Niels Vorthoren

Personal information
- Full name: Niels Vorthoren
- Date of birth: 21 February 1988 (age 37)
- Place of birth: Gorinchem, Netherlands
- Height: 1.88 m (6 ft 2 in)
- Position(s): Midfielder

Team information
- Current team: Barendrecht
- Number: 6

Youth career
- Kozakken Boys

Senior career*
- Years: Team / Apps / (Gls)
- 2007–2009: Willem II / 32 / (1)
- 2009–2011: Den Bosch / 64 / (13)
- 2011–2013: Excelsior / 47 / (3)
- 2013–2014: Capelle / 12 / (0)
- 2014–2015: MVV / 35 / (3)
- 2015–2016: BK Häcken / 7 / (0)
- 2017: Start / 27 / (9)
- 2018: Sandnes Ulf / 28 / (3)
- 2019–: Barendrecht / 110 / (26)

International career
- 2005: Netherlands U17 / 12 / (2)
- 2006: Netherlands U18 / 1 / (0)
- 2007: Netherlands U19 / 4 / (0)

Medal record
Men's football
Representing Netherlands
UEFA European Under-17 Championship
| Runner-up | 2005 |  |

= Niels Vorthoren =

Dutch footballer (born 1988)

Niels Vorthoren (born 21 February 1988) is a Dutch footballer who plays as a midfielder for BVV Barendrecht.

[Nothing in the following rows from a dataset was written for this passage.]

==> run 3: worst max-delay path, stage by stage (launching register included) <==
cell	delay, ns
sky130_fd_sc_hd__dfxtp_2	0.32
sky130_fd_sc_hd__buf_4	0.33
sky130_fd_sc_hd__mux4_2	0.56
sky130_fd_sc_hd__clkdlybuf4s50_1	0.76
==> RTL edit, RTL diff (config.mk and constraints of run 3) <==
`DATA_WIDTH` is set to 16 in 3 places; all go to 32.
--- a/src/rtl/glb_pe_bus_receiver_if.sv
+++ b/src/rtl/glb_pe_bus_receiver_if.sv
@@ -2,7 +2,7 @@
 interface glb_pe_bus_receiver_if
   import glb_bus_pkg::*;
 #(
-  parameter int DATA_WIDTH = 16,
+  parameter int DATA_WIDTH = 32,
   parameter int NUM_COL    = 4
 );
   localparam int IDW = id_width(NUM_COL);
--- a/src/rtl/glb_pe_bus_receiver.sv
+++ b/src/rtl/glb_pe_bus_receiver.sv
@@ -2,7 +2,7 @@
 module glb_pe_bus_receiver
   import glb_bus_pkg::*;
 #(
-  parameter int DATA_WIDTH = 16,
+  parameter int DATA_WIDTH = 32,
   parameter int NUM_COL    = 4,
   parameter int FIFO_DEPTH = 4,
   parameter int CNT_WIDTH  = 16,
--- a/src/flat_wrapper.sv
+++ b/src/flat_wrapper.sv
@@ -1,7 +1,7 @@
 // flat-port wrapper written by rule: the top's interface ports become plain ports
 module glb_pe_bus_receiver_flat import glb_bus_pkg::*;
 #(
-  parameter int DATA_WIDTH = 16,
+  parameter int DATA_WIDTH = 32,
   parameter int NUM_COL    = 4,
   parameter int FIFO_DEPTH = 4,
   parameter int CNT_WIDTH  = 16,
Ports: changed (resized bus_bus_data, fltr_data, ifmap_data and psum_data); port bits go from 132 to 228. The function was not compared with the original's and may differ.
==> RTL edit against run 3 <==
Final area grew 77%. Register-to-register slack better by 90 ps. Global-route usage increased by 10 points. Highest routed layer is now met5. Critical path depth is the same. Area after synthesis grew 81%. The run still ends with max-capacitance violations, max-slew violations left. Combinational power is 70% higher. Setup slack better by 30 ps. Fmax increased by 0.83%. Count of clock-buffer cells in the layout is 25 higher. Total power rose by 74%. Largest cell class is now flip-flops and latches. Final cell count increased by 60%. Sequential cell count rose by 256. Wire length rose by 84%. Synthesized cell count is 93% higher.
## src/rtl/core_run_ctrl.sv

```systemverilog
// -----------------------------------------------------------------------------
// core_run_ctrl
//   Run controller for simulation / FPGA bring-up of one or more RV32IM cores.
//   It holds the cores in reset for a programmable time, lets them run under a
//   watchdog, and watches every hart's store port for a riscv-tests style
//   `tohost` write that ends the run. At the end of a run it reports
//   pass/fail, exit code, the halting hart and performance counters.
//
//   Optional build macro:
//     RUN_CTRL_ECALL_HALT_EN  - a retired ECALL (32'h0000_0073) on any hart
//                               also ends the run, with exit code 0 / pass.
//
// Ports
//   clk            in   single clock, rising edge
//   rst            in   asynchronous active-low block reset
//   start          in   begin a run (pulse or level), honoured in IDLE/DONE
//   core_rst       out  active-high synchronous reset to all cores (registered)
//   retire_valid   in   [NUM_HARTS]     per-hart retire strobe
//   retire_instr   in   [32*NUM_HARTS]  retired instruction words
//   mem_wr_en      in   [NUM_HARTS]     per-hart data store strobe
//   mem_wr_addr    in   [32*NUM_HARTS]  store addresses
//   mem_wr_data    in   [32*NUM_HARTS]  store data
//   done           out  run finished (sticky until next start)
//   pass           out  exit code 0 and no watchdog expiry
//   timeout        out  watchdog expired
//   exit_code      out  [31]  tohost data[31:1] of the halting store
//   halt_hart      out  [3]   index of the halting hart
//   cycle_count    out  [CNT_W] RUN cycles elapsed (saturating)
//   retire_count   out  [CNT_W] retired instructions, all harts (saturating)
// -----------------------------------------------------------------------------

// Per-hart halt detection: a qualifying tohost store and an ECALL retire.
module core_run_ctrl_hart #(
  parameter logic [31:0] TOHOST_ADDR = 32'h0000_1000
) (
  input  logic        wr_en_i,
  input  logic [31:0] wr_addr_i,
  input  logic [31:0] wr_data_i,
  input  logic        retire_i,
  input  logic [31:0] instr_i,
  output logic        tohost_hit_o,
  output logic        ecall_hit_o
);
  // Only odd data marks "finished"; even tohost writes are console traffic etc.
  assign tohost_hit_o = wr_en_i && (wr_addr_i == TOHOST_ADDR) && wr_data_i[0];
  assign ecall_hit_o  = retire_i && (instr_i == 32'h0000_0073);
endmodule

module core_run_ctrl #(
  parameter int          NUM_HARTS       = 1,
  parameter int          RST_HOLD_CYCLES = 2,
  parameter int          MAX_CYCLES      = 120,
  parameter int          CNT_W           = 32,
  parameter logic [31:0] TOHOST_ADDR     = 32'h0000_1000
) (
  input  logic                    clk,
  input  logic                    rst,
  input  logic                    start,
  output logic                    core_rst,
  input  logic [NUM_HARTS-1:0]    retire_valid,
  input  logic [32*NUM_HARTS-1:0] retire_instr,
  input  logic [NUM_HARTS-1:0]    mem_wr_en,
  input  logic [32*NUM_HARTS-1:0] mem_wr_addr,
  input  logic [32*NUM_HARTS-1:0] mem_wr_data,
  output logic                    done,
  output logic                    pass,
  output logic                    timeout,
  output logic [30:0]             exit_code,
  output logic [2:0]              halt_hart,
  output logic [CNT_W-1:0]        cycle_count,
  output logic [CNT_W-1:0]        retire_count
);

  localparam int HW = (RST_HOLD_CYCLES > 1) ? $clog2(RST_HOLD_CYCLES) : 1;
  // Dedicated watchdog counter so the timeout does not depend on CNT_W
  // (cycle_count may saturate before MAX_CYCLES in narrow builds).
  localparam int WW = $clog2(MAX_CYCLES);
  localparam int PW = $clog2(NUM_HARTS + 1);

  typedef enum logic [1:0] {S_IDLE, S_RESET, S_RUN, S_DONE} state_t;

  typedef struct packed {
    logic        hit;
    logic [30:0] code;
    logic [2:0]  hart;
  } halt_t;

  // ---------------------------------------------------------------------------
  // Per-hart views and detection
  // ---------------------------------------------------------------------------
  logic [NUM_HARTS-1:0][31:0] wr_addr_v, wr_data_v, instr_v;
  logic [NUM_HARTS-1:0]       tohost_hit, ecall_hit;

  assign wr_addr_v = mem_wr_addr;
  assign wr_data_v = mem_wr_data;
  assign instr_v   = retire_instr;

  for (genvar h = 0; h < NUM_HARTS; h++) begin : g_hart
    core_run_ctrl_hart #(.TOHOST_ADDR(TOHOST_ADDR)) u_hart (
      .wr_en_i      (mem_wr_en[h]),
      .wr_addr_i    (wr_addr_v[h]),
      .wr_data_i    (wr_data_v[h]),
      .retire_i     (retire_valid[h]),
      .instr_i      (instr_v[h]),
      .tohost_hit_o (tohost_hit[h]),
      .ecall_hit_o  (ecall_hit[h])
    );
  end

  // Halt arbitration. Loops run high-to-low so the lowest index is written
  // last and wins; the tohost loop runs after the ECALL loop so a store
  // beats an ECALL in the same cycle.
  halt_t halt;
  always_comb begin
    halt = '0;
`ifdef RUN_CTRL_ECALL_HALT_EN
    for (int h = NUM_HARTS - 1; h >= 0; h--) begin
      if (ecall_hit[h]) begin
        halt.hit  = 1'b1;
        halt.code = '0;
        halt.hart = 3'(h);
      end
    end
`endif
    for (int h = NUM_HARTS - 1; h >= 0; h--) begin
      if (tohost_hit[h]) begin
        halt.hit  = 1'b1;
        halt.code = wr_data_v[h][31:1];
        halt.hart = 3'(h);
      end
    end
  end

`ifndef RUN_CTRL_ECALL_HALT_EN
  // ECALL detection is built but has no consumer in this configuration.
  logic unused_ecall;
  assign unused_ecall = ^ecall_hit;
`endif

  // Retire popcount and saturating accumulate (one spare bit catches overflow).
  logic [PW-1:0]    pop;
  logic [CNT_W:0]   ret_sum;
  always_comb begin
    pop = '0;
    for (int h = 0; h < NUM_HARTS; h++) pop = pop + PW'(retire_valid[h]);
  end

  // ---------------------------------------------------------------------------
  // Reset deassertion synchroniser: the FSM may only leave IDLE once the
  // released reset has crossed two flops.
  // ---------------------------------------------------------------------------
  logic [1:0] rst_sync_q;
  logic       run_en;

  always_ff @(posedge clk or negedge rst) begin
    if (!rst) rst_sync_q <= 2'b00;
    else      rst_sync_q <= {rst_sync_q[0], 1'b1};
  end
  assign run_en = rst_sync_q[1];

  // ---------------------------------------------------------------------------
  // FSM and result registers
  // ---------------------------------------------------------------------------
  state_t           state_q, state_d;
  logic [HW-1:0]    hold_q, hold_d;
  logic [WW-1:0]    wd_q, wd_d;
  logic [CNT_W-1:0] cyc_q, cyc_d, ret_q, ret_d;
  logic             done_q, done_d, pass_q, pass_d, tmo_q, tmo_d;
  logic [30:0]      code_q, code_d;
  logic [2:0]       hart_q, hart_d;
  logic             core_rst_q, core_rst_d;
  logic             go;

  assign ret_sum = {1'b0, ret_q} + (CNT_W + 1)'(pop);
  assign go      = start && ((state_q == S_IDLE && run_en) || state_q == S_DONE);

  always_comb begin
    state_d = state_q;
    hold_d  = hold_q;
    wd_d    = wd_q;
    cyc_d   = cyc_q;
    ret_d   = ret_q;
    done_d  = done_q;
    pass_d  = pass_q;
    tmo_d   = tmo_q;
    code_d  = code_q;
    hart_d  = hart_q;

    unique case (state_q)
      S_IDLE, S_DONE: begin
        if (go) begin
          state_d = S_RESET;
          hold_d  = HW'(RST_HOLD_CYCLES - 1);
          wd_d    = '0;
          cyc_d   = '0;
          ret_d   = '0;
          done_d  = 1'b0;
          pass_d  = 1'b0;
          tmo_d   = 1'b0;
          code_d  = '0;
          hart_d  = '0;
        end
      end

      // hold_q counts down the remaining RESET cycles after this one.
      S_RESET: begin
        if (hold_q == '0) state_d = S_RUN;
        else              hold_d  = hold_q - 1'b1;
      end

      S_RUN: begin
        wd_d = wd_q + 1'b1;
        if (cyc_q != '1) cyc_d = cyc_q + 1'b1;
        ret_d = ret_sum[CNT_W] ? '1 : ret_sum[CNT_W-1:0];
        if (halt.hit) begin
          state_d = S_DONE;
          done_d  = 1'b1;
          pass_d  = (halt.code == '0);
          tmo_d   = 1'b0;
          code_d  = halt.code;
          hart_d  = halt.hart;
        end else if (wd_q == WW'(MAX_CYCLES - 1)) begin
          state_d = S_DONE;
          done_d  = 1'b1;
          pass_d  = 1'b0;
          tmo_d   = 1'b1;
        end
      end

      default: state_d = S_IDLE;
    endcase
  end

  // Cores run only in RUN; DONE re-asserts reset to freeze them.
  assign core_rst_d = (state_d != S_RUN);

  always_ff @(posedge clk or negedge rst) begin
    if (!rst) begin
      state_q    <= S_IDLE;
      hold_q     <= '0;
      wd_q       <= '0;
      cyc_q      <= '0;
      ret_q      <= '0;
      done_q     <= 1'b0;
      pass_q     <= 1'b0;
      tmo_q      <= 1'b0;
      code_q     <= '0;
      hart_q     <= '0;
      core_rst_q <= 1'b1;
    end else begin
      state_q    <= state_d;
      hold_q     <= hold_d;
      wd_q       <= wd_d;
      cyc_q      <= cyc_d;
      ret_q      <= ret_d;
      done_q     <= done_d;
      pass_q     <= pass_d;
      tmo_q      <= tmo_d;
      code_q     <= code_d;
      hart_q     <= hart_d;
      core_rst_q <= core_rst_d;
    end
  end

  assign core_rst     = core_rst_q;
  assign done         = done_q;
  assign pass         = pass_q;
  assign timeout      = tmo_q;
  assign exit_code    = code_q;
  assign halt_hart    = hart_q;
  assign cycle_count  = cyc_q;
  assign retire_count = ret_q;

endmodule

```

Vorthoren has played for the Netherlands and U17, U18 and U19 levels, appearing at both the 2005 UEFA European Under-17 Championship and 2005 FIFA U-17 World Championship.

==Club career==
Vorthoren made his debut in the Eredivisie for Willem II in the away-match against Feyenoord (0–2 loss) on 1 September 2007. In the home match against NEC Nijmegen (3–0 win) he appeared in the starting line-up for the first time. He finished the season having played 19 Eredivisie games. The following season he played less, due to an injury. Although there had been rumours Vorthoren would play for K.S.V. Roeselare (on loan) for the rest of the season, he stayed with Willem II. He moved to FC Den Bosch at the start of the 2009–10 Eredivisie season.
The season 2017 he will play for Norwegian Start in OBOS-ligaen.

Vorthoren left Sandnes Ulf at the end of 2018. On 12 April 2019, it was announced that Vorthoren would join BVV Barendrecht from the 2019–20 season. He signed a one-year contract extension with the club in January 2020.

==International career==
Vorthoren gained 13 caps for the Netherlands under-17 team, in which he scored two goals. He was part of the team competing at the 2005 UEFA European Under-17 Championship and 2005 FIFA U-17 World Championship. He also made four appearances for the under-19 team.